- _Activity_: Give back exactly the lines that run from the beginning of the entries to the line containing "localparam int unsigned ADDR_WIDTH", both included, and nothing else.

- _Exercise material_:

### src/rtl/sram_fifo_controller_pkg.sv
// Shared sizing for the SRAM-backed FIFO controller and the RAM it drives.
package sram_fifo_controller_pkg;

  localparam int unsigned DATA_WIDTH  = 32;
  localparam int unsigned ADDR_WIDTH  = 7;
  localparam int unsigned DEPTH       = 2 ** ADDR_WIDTH;
  localparam int unsigned STAGE_DEPTH = 2;

  typedef logic [1:0] stage_count_t;

endpackage

### src/rtl/sram_fifo_controller_if.sv
// Push/pop handshakes, RAM port and status of the SRAM FIFO controller.
interface sram_fifo_controller_if #(
  parameter int unsigned DATA_WIDTH = sram_fifo_controller_pkg::DATA_WIDTH,
  parameter int unsigned ADDR_WIDTH = sram_fifo_controller_pkg::ADDR_WIDTH
);

  logic [DATA_WIDTH-1:0] pushData;
  logic                  pushValid;
  logic                  pushReady;
  logic [DATA_WIDTH-1:0] popData;
  logic                  popValid;
  logic                  popReady;
  logic [ADDR_WIDTH-1:0] ramWriteAddress;
  logic                  ramWriteEnable;
  logic [DATA_WIDTH-1:0] ramWriteData;
  logic [ADDR_WIDTH-1:0] ramReadAddress;
  logic [DATA_WIDTH-1:0] ramReadData;
  logic [ADDR_WIDTH:0]   level;
  logic                  empty;
  logic                  full;

  modport master (
    input  pushData, pushValid, popReady, ramReadData,
    output pushReady, popData, popValid, ramWriteAddress, ramWriteEnable, ramWriteData,
           ramReadAddress, level, empty, full
  );

  modport slave (
    output pushData, pushValid, popReady, ramReadData,
    input  pushReady, popData, popValid, ramWriteAddress, ramWriteEnable, ramWriteData,
           ramReadAddress, level, empty, full
  );

endinterface

### src/rtl/fifo_output_stage.sv
// Two-entry queue that catches RAM read data and presents the FIFO head.
module fifo_output_stage #(
  parameter int unsigned DATA_WIDTH = sram_fifo_controller_pkg::DATA_WIDTH
) (
  input  logic                  clock,
  input  logic                  reset,
  input  logic                  in_valid,
  input  logic [DATA_WIDTH-1:0] in_data,
  input  logic                  pop,
  output logic                  out_valid,
  output logic [DATA_WIDTH-1:0] out_data,
  output logic [1:0]            count
);
  import sram_fifo_controller_pkg::*;

  logic [DATA_WIDTH-1:0] entry_q [STAGE_DEPTH];
  logic                  head_q;
  logic                  tail_q;
  stage_count_t          count_q;

  // The controller never sends data that would overflow, nor pops when empty.
  always_ff @(posedge clock) begin
    if (reset) begin
      entry_q <= '{default: '0};
      head_q  <= 1'b0;
      tail_q  <= 1'b0;
      count_q <= '0;
    end else begin
      if (in_valid) begin
        entry_q[tail_q] <= in_data;
        tail_q          <= ~tail_q;
      end
      if (pop) begin
        head_q <= ~head_q;
      end
      count_q <= count_q + stage_count_t'(in_valid) - stage_count_t'(pop);
    end
  end

  assign out_valid = (count_q != '0);
  assign out_data  = entry_q[head_q];
  assign count     = count_q;

endmodule

### src/rtl/sram_fifo_controller.sv
// FIFO whose storage is an external semi-dual-port RAM with 1-cycle registered read,
// fronted by a 2-entry output stage so the head is always available combinationally.
module sram_fifo_controller #(
  parameter int unsigned DATA_WIDTH = sram_fifo_controller_pkg::DATA_WIDTH,
  parameter int unsigned ADDR_WIDTH = sram_fifo_controller_pkg::ADDR_WIDTH
) (
  input logic                    clock,
  input logic                    reset,
  sram_fifo_controller_if.master bus
);
  import sram_fifo_controller_pkg::*;

  localparam int unsigned FIFO_DEPTH  = 2 ** ADDR_WIDTH;
  localparam int unsigned LEVEL_WIDTH = ADDR_WIDTH + 1;
  localparam logic [LEVEL_WIDTH-1:0] FULL_LEVEL = LEVEL_WIDTH'(FIFO_DEPTH);

  logic [ADDR_WIDTH-1:0]  wptr_q;
  logic [ADDR_WIDTH-1:0]  rptr_q;
  logic [LEVEL_WIDTH-1:0] level_q;
  logic [LEVEL_WIDTH-1:0] unissued_q;
  logic                   inflight_q;

  logic                  push_ready;
  logic                  push_fire;
  logic                  pop_fire;
  logic                  issue;
  logic [2:0]            occupancy;
  stage_count_t          out_count;
  logic                  out_valid;
  logic [DATA_WIDTH-1:0] out_data;

  // Handshake outputs come from registered level only, so a pop at full does not
  // open pushReady until the next cycle.
  assign push_ready = ~reset & (level_q != FULL_LEVEL);
  assign push_fire  = bus.pushValid & push_ready;
  assign pop_fire   = bus.popValid & bus.popReady;

  // Issue only while the output stage can absorb the word after this cycle's pop.
  assign occupancy = 3'(out_count) + 3'(inflight_q);
  assign issue     = (unissued_q != '0) && (occupancy < (pop_fire ? 3'd3 : 3'd2));

  always_ff @(posedge clock) begin
    if (reset) begin
      wptr_q     <= '0;
      rptr_q     <= '0;
      level_q    <= '0;
      unissued_q <= '0;
      inflight_q <= 1'b0;
    end else begin
      if (push_fire) begin
        wptr_q <= wptr_q + 1'b1;
      end
      if (issue) begin
        rptr_q <= rptr_q + 1'b1;
      end
      inflight_q <= issue;
      unissued_q <= unissued_q + LEVEL_WIDTH'(push_fire) - LEVEL_WIDTH'(issue);
      case ({push_fire, pop_fire})
        2'b10:   level_q <= level_q + 1'b1;
        2'b01:   level_q <= level_q - 1'b1;
        default: level_q <= level_q;
      endcase
    end
  end

  fifo_output_stage #(
    .DATA_WIDTH (DATA_WIDTH)
  ) u_output_stage (
    .clock     (clock),
    .reset     (reset),
    .in_valid  (inflight_q),
    .in_data   (bus.ramReadData),
    .pop       (pop_fire),
    .out_valid (out_valid),
    .out_data  (out_data),
    .count     (out_count)
  );

  assign bus.pushReady       = push_ready;
  assign bus.popValid        = ~reset & out_valid;
  assign bus.popData         = reset ? '0 : out_data;
  assign bus.ramWriteEnable  = push_fire;
  assign bus.ramWriteAddress = wptr_q;
  assign bus.ramWriteData    = bus.pushData;
  assign bus.ramReadAddress  = rptr_q;
  assign bus.level           = reset ? '0 : level_q;
  assign bus.empty           = reset | (level_q == '0);
  assign bus.full            = ~reset & (level_q == FULL_LEVEL);

endmodule

### src/flat_wrapper.sv
// flat-port wrapper written by rule: the top's interface ports become plain ports
module sram_fifo_controller_flat import sram_fifo_controller_pkg::*;
#(
  parameter int unsigned DATA_WIDTH = sram_fifo_controller_pkg::DATA_WIDTH,
  parameter int unsigned ADDR_WIDTH = sram_fifo_controller_pkg::ADDR_WIDTH
)
  (clock, reset, bus_pushData, bus_pushValid, bus_popReady, bus_ramReadData, bus_pushReady, bus_popData, bus_popValid, bus_ramWriteAddress, bus_ramWriteEnable, bus_ramWriteData, bus_ramReadAddress, bus_level, bus_empty, bus_full);
  sram_fifo_controller_if #(.DATA_WIDTH(DATA_WIDTH), .ADDR_WIDTH(ADDR_WIDTH)) bus_i ();
  input logic clock;
  input logic reset;
  input wire logic [$bits(bus_i.pushData)-1:0] bus_pushData;
  input wire logic [$bits(bus_i.pushValid)-1:0] bus_pushValid;
  input wire logic [$bits(bus_i.popReady)-1:0] bus_popReady;
  input wire logic [$bits(bus_i.ramReadData)-1:0] bus_ramReadData;
  output wire logic [$bits(bus_i.pushReady)-1:0] bus_pushReady;
  output wire logic [$bits(bus_i.popData)-1:0] bus_popData;
  output wire logic [$bits(bus_i.popValid)-1:0] bus_popValid;
  output wire logic [$bits(bus_i.ramWriteAddress)-1:0] bus_ramWriteAddress;
  output wire logic [$bits(bus_i.ramWriteEnable)-1:0] bus_ramWriteEnable;
  output wire logic [$bits(bus_i.ramWriteData)-1:0] bus_ramWriteData;
  output wire logic [$bits(bus_i.ramReadAddress)-1:0] bus_ramReadAddress;
  output wire logic [$bits(bus_i.level)-1:0] bus_level;
  output wire logic [$bits(bus_i.empty)-1:0] bus_empty;
  output wire logic [$bits(bus_i.full)-1:0] bus_full;
  assign bus_i.pushData = bus_pushData;
  assign bus_i.pushValid = bus_pushValid;
  assign bus_i.popReady = bus_popReady;
  assign bus_i.ramReadData = bus_ramReadData;
  assign bus_pushReady = bus_i.pushReady;
  assign bus_popData = bus_i.popData;
  assign bus_popValid = bus_i.popValid;
  assign bus_ramWriteAddress = bus_i.ramWriteAddress;
  assign bus_ramWriteEnable = bus_i.ramWriteEnable;
  assign bus_ramWriteData = bus_i.ramWriteData;
  assign bus_ramReadAddress = bus_i.ramReadAddress;
  assign bus_level = bus_i.level;
  assign bus_empty = bus_i.empty;
  assign bus_full = bus_i.full;
  sram_fifo_controller #(.DATA_WIDTH(DATA_WIDTH), .ADDR_WIDTH(ADDR_WIDTH)) u_core (.clock(clock), .reset(reset), .bus(bus_i));
endmodule
### config.mk
export PLATFORM = sky130hd
export DESIGN_NAME = sram_fifo_controller_flat
export DESIGN_NICKNAME = d
export VERILOG_FILES = /design/src/rtl/sram_fifo_controller_pkg.sv /design/src/rtl/sram_fifo_controller_if.sv /design/src/rtl/fifo_output_stage.sv /design/src/rtl/sram_fifo_controller.sv /design/src/flat_wrapper.sv
export SDC_FILE = /design/constraint.sdc
export NUM_CORES = 1
export LEC_CHECK = 0
export ABC_AREA = 1
export CORE_MARGIN = 3
export CORE_UTILIZATION = 25
export CTS_BUF_LIST = sky130_fd_sc_hd__clkbuf_16
export CTS_CLUSTER_SIZE = 14
export DETAILED_ROUTE_END_ITERATION = 10
export HOLD_SLACK_MARGIN = 0.08
export MAX_ROUTING_LAYER = met4
export PLACE_DENSITY = 0.52
export SLEW_MARGIN = 25
export SYNTH_ARGS = -nofsm -noshare
export SYNTH_HDL_FRONTEND = slang
export SYNTH_SLANG_ARGS = --single-unit
### constraint.sdc
create_clock -name clock -period 5.1 [get_ports clock]
set_clock_uncertainty 0.1 [all_clocks]
set_input_delay 1.53 -clock clock [delete_from_list [all_inputs] [get_ports clock]]
set_output_delay 1.53 -clock clock [all_outputs]
set_load 0.01 [all_outputs]
==> impl_metrics.env <==
export IMPL_ir_drop_v=0.000195
export IMPL_antenna_found_initial=0
export IMPL_drt_first_pass_iters=4
export IMPL_yosys_top_cells_area="dfxtp_1, nor2_1, o21ai_0"
export IMPL_setup_violations_final=0
export IMPL_cts_tree="yes"
export IMPL_synth_seq_cells=99
export IMPL_cts_buffers=9
export IMPL_crit_type="input pin to output pin"
export IMPL_start_util_pct=25.6
export IMPL_die_h_um=151
export IMPL_cts_resized=0
export IMPL_hpwlAfterDp_um=8810
export IMPL_cp_max_fo=34
export IMPL_netlist_instances=767
export IMPL_syn_nets=861
export IMPL_hold_viol=0
export IMPL_synth_common_cells="nor2_1, o21ai_0, dfxtp_1"
export IMPL_end_kind="output pin"
export IMPL_wirelength_um=13300
export IMPL_synth_most_common_cell="nor2_1"
export IMPL_fin_crit_ns=4.86
export IMPL_dr_max_layer_used="met4"
export IMPL_fmax_mhz=206
export IMPL_cts_sinks=99
export IMPL_dieArea_mm2=0.0227
export IMPL_synth_edf_count=0
export IMPL_grt_max_degree=37
export IMPL_worstMarginPinSlew_ns=0.833
export IMPL_antenna_left=0
export IMPL_period_share_pct=95.3
export IMPL_synth_yosys_seq_area_share_pct=37.9
export IMPL_ys_flop_type="dfxtp_1"
export IMPL_maxSlewHeadroom_pct=44.3
export IMPL_fillers=2250
export IMPL_slew_viol_final=0
export IMPL_utilization_pct=32.0
export IMPL_drc=0
export IMPL_grt_pass1_vias=4284
export IMPL_syn_area_mm2=0.00524
export IMPL_power_density_mw_per_mm2=495
export IMPL_tns_ns=0
export IMPL_gp_congestion=0.783
export IMPL_synth_warnings=0
export IMPL_timing_hold_ws_ns=0.385
export IMPL_drt_iter0_drc=162
export IMPL_cts_setup_buffers=0
export IMPL_crit_required_ns=3.47
export IMPL_route_met2_wl_um=6100
export IMPL_placed_area_mm2=0.00621
export IMPL_rows=52
export IMPL_viasPerCell=4.26
export IMPL_clockBufferDepth=2
export IMPL_min_delay_path_class="flip-flop to flip-flop"
export IMPL_syn_to_final_growth_pct=25.1
export IMPL_clkLatencyLatePin_ns=0.34
export IMPL_clock_root_buffer="clkbuf_16"
export IMPL_syn_area_per_cell_um2=6.83
export IMPL_pin_count=159
export IMPL_port_buffer_count=94
export IMPL_cts_htree_levels=3
export IMPL_crit_path_start_kind="input pin"
export IMPL_grt_overflow=0
export IMPL_drive_above_1_share_pct=4.88
export IMPL_wl_per_cell_um=12.2
export IMPL_drt_met1_wl_um=6450
export IMPL_synth_top_area_share_pct=37.9
export IMPL_status="complete, no violations"
export IMPL_p_leak_nw=2.90
export IMPL_design_area_mm2=0.00655
export IMPL_die_width_um=151
export IMPL_vias=4642
export IMPL_synth_cell_types=32
export IMPL_routed_wl_met3_um=522
export IMPL_rsz0062_at_grt="no"
export IMPL_ys_async_sr_fraction_pct=0
export IMPL_fp_coreArea_mm2=0.0204
export IMPL_clkTransAtPathRegs_ns=0.07
export IMPL_grt_pass1_wl_um=21700
export IMPL_grt_total_usage_pct=12.3
export IMPL_antennaDiodeCount=0
export IMPL_max_cap_violations=0
export IMPL_fin_nets=908
export IMPL_arrival_ns=3.23
export IMPL_synth_top_area_cell="dfxtp_1"
export IMPL_postCtsHoldBufs=0
[per-stage QoR]
step                      total power, mW  std cells  setup slack, ns
final                                3.24       1089            0.242
after global placement               2.50       1073            0.216
after floorplan                      2.07        767             1.21
after CTS                            3.31       1089            0.207
after detailed placement             2.51       1073            0.203
after global routing                 3.56       1089            0.129
[flip-flops by register name (all words and copies together) (netlist names)]
name,cells
u_core.u_output_stage.tail_q,1
u_core.u_output_stage.entry_q,64
u_core.inflight_q,1
u_core.bus.ramWriteAddress,7
u_core.unissued_q,8
u_core.level_q,8
u_core.u_output_stage.count,2
u_core.u_output_stage.head_q,1
u_core.bus.ramReadAddress,7
[worst max-delay path, cell delays in order]
cell and delay, ns:
clkdlybuf4s50_1 0.48, inv_6 0.17, buf_12 0.19, o21ai_0 0.10, nor2_1 0.17, clkdlybuf4s50_1 0.57
[kinds of logic (layout without fill, tap and decap cells)]
| family | after synthesis | in the layout | share of synthesized area [%] |
|---|---|---|---|
| adder cells (fa/ha/maj) | 26 | 26 | 6.50 |
| flip-flops | 99 | 99 | 37.9 |
| XOR/XNOR | 11 | 11 | 1.84 |
| buffers and inverters | 138 | 190 | 13.0 |
| AO/OA/AOI/OAI | 140 | 140 | 13.6 |
| AND/OR/NAND/NOR | 353 | 353 | 27.2 |
[metal layers]
metal | vias up | track usage, %
li1 | 2489 | -
met1 | 2060 | 15.7
met2 | 79 | 19.6
met3 | 14 | 2.71
met4 | 0 | 3.58
met5 | - | -
[layout make-up]
class                      instances  area, um^2  area share, %
timing repair buffer             105        1060           16.2
multi-input combinational        530        2570           39.3
inverter                          69         264           4.03
tap                              270         338           5.16
sequential                        99        1980           30.3
clock inverter                     7         108           1.64
clock buffer                       9         225           3.44
[report_power, final]
part | switching, mW | internal (mW)
Combinational | 0.793 | 0.555
Sequential | 0.122 | 1.00
Clock | 0.331 | 0.439
Total | 1.25 | 2.00
[path summary, 6_finish.rpt]
path	cells after the start	to	slack, ns	start
setup / recovery	6	bus_popData[5]	0.24	reset
hold / removal	2	u_core.u_output_stage.entry_q[5]$_SDFFE_PP0P_	0.39	u_core.u_output_stage.entry_q[5]$_SDFFE_PP0P_
setup reg to reg	15	u_core.unissued_q[6]$_SDFF_PP0_	2.13	u_core.u_output_stage.count[0]$_SDFF_PP0_
hold reg to reg	2	u_core.u_output_stage.entry_q[5]$_SDFFE_PP0P_	0.39	u_core.u_output_stage.entry_q[5]$_SDFFE_PP0P_
[layout by cell type (no fill, tap or decap), drive strengths merged]
cell type	netlist	final
a21boi	1	1
or2	1	1
clkdlybuf4s50	0	94
o21a	2	2
xor2	5	5
fa	2	2
xnor2	6	6
ha	24	24
a21o	1	1
buf	52	11
bufinv	0	2
nand2	75	75
clkbuf	17	9
inv	68	71
clkinv	1	3
a21oi	28	28
nand4	9	9
nor3	1	1
nand3	21	21
o21ai	108	108
nor2	245	245
dfxtp	99	99
nand3b	1	1
No activity file was read; power rests on OpenSTA's default activity.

- _Written reply_:
### src/rtl/sram_fifo_controller_pkg.sv
// Shared sizing for the SRAM-backed FIFO controller and the RAM it drives.
package sram_fifo_controller_pkg;

  localparam int unsigned DATA_WIDTH  = 32;
  localparam int unsigned ADDR_WIDTH  = 7;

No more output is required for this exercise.